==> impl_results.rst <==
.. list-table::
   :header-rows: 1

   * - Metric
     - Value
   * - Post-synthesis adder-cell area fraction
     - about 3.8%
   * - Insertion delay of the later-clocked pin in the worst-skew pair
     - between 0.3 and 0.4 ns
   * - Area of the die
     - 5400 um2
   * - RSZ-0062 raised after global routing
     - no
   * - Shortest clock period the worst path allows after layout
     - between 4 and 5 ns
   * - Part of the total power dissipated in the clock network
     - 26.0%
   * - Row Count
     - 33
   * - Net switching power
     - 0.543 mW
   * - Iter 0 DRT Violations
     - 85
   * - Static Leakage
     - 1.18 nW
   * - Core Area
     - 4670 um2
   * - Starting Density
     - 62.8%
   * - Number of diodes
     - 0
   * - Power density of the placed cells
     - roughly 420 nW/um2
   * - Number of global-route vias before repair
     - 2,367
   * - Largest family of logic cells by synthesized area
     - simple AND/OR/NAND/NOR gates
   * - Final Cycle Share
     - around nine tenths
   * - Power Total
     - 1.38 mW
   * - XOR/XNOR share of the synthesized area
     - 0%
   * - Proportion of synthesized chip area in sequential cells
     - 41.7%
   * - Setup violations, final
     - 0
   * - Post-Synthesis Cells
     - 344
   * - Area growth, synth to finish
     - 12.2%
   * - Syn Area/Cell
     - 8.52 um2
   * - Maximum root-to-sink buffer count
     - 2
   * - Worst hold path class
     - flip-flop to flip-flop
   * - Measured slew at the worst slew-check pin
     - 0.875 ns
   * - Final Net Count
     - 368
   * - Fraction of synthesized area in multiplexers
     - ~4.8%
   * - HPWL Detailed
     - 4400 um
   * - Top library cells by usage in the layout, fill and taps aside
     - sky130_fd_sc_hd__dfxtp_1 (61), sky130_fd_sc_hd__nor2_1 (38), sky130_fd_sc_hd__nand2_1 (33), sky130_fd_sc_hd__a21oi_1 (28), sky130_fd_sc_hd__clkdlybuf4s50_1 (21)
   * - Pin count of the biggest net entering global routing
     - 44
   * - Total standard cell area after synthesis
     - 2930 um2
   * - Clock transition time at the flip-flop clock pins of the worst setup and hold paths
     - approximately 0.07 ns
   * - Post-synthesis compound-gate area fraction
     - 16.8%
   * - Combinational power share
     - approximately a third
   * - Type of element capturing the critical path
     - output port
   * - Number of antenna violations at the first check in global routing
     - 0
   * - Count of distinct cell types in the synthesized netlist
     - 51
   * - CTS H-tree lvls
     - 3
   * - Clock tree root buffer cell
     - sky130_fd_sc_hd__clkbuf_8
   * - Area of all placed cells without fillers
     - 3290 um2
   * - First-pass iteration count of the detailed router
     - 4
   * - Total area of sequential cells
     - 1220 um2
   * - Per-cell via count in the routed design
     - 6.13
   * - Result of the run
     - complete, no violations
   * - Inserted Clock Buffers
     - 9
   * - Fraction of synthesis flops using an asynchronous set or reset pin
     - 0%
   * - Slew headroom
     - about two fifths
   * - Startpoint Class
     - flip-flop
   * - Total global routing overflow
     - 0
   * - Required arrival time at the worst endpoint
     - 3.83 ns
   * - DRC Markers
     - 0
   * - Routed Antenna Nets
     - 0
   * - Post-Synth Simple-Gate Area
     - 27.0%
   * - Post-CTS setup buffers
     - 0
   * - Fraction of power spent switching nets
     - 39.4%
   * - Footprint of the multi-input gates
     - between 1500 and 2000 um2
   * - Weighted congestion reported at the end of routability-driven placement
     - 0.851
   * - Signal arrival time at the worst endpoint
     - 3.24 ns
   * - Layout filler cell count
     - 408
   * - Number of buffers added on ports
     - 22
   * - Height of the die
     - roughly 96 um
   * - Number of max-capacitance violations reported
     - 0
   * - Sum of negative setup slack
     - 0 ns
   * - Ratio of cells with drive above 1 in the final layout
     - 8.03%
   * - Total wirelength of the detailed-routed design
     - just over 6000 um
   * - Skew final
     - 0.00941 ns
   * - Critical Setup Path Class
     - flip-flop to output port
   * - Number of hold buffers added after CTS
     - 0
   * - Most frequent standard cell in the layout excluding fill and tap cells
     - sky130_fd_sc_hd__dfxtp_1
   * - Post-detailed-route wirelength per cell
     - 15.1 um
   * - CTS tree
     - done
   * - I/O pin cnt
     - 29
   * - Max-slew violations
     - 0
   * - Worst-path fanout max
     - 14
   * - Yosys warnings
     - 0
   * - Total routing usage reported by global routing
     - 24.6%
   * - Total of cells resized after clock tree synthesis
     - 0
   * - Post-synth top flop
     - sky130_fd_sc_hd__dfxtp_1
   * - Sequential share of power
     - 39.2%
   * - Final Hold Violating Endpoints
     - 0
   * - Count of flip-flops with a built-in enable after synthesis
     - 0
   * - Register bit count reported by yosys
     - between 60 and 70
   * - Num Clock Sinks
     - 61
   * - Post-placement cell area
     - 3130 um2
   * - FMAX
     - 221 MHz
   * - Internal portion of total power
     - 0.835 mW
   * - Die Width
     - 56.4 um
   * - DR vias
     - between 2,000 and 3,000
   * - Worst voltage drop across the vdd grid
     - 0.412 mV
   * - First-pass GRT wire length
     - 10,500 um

- The task: Of the lines above, count those containing the word "arrival", and give the number by itself.

- Response to this task: 2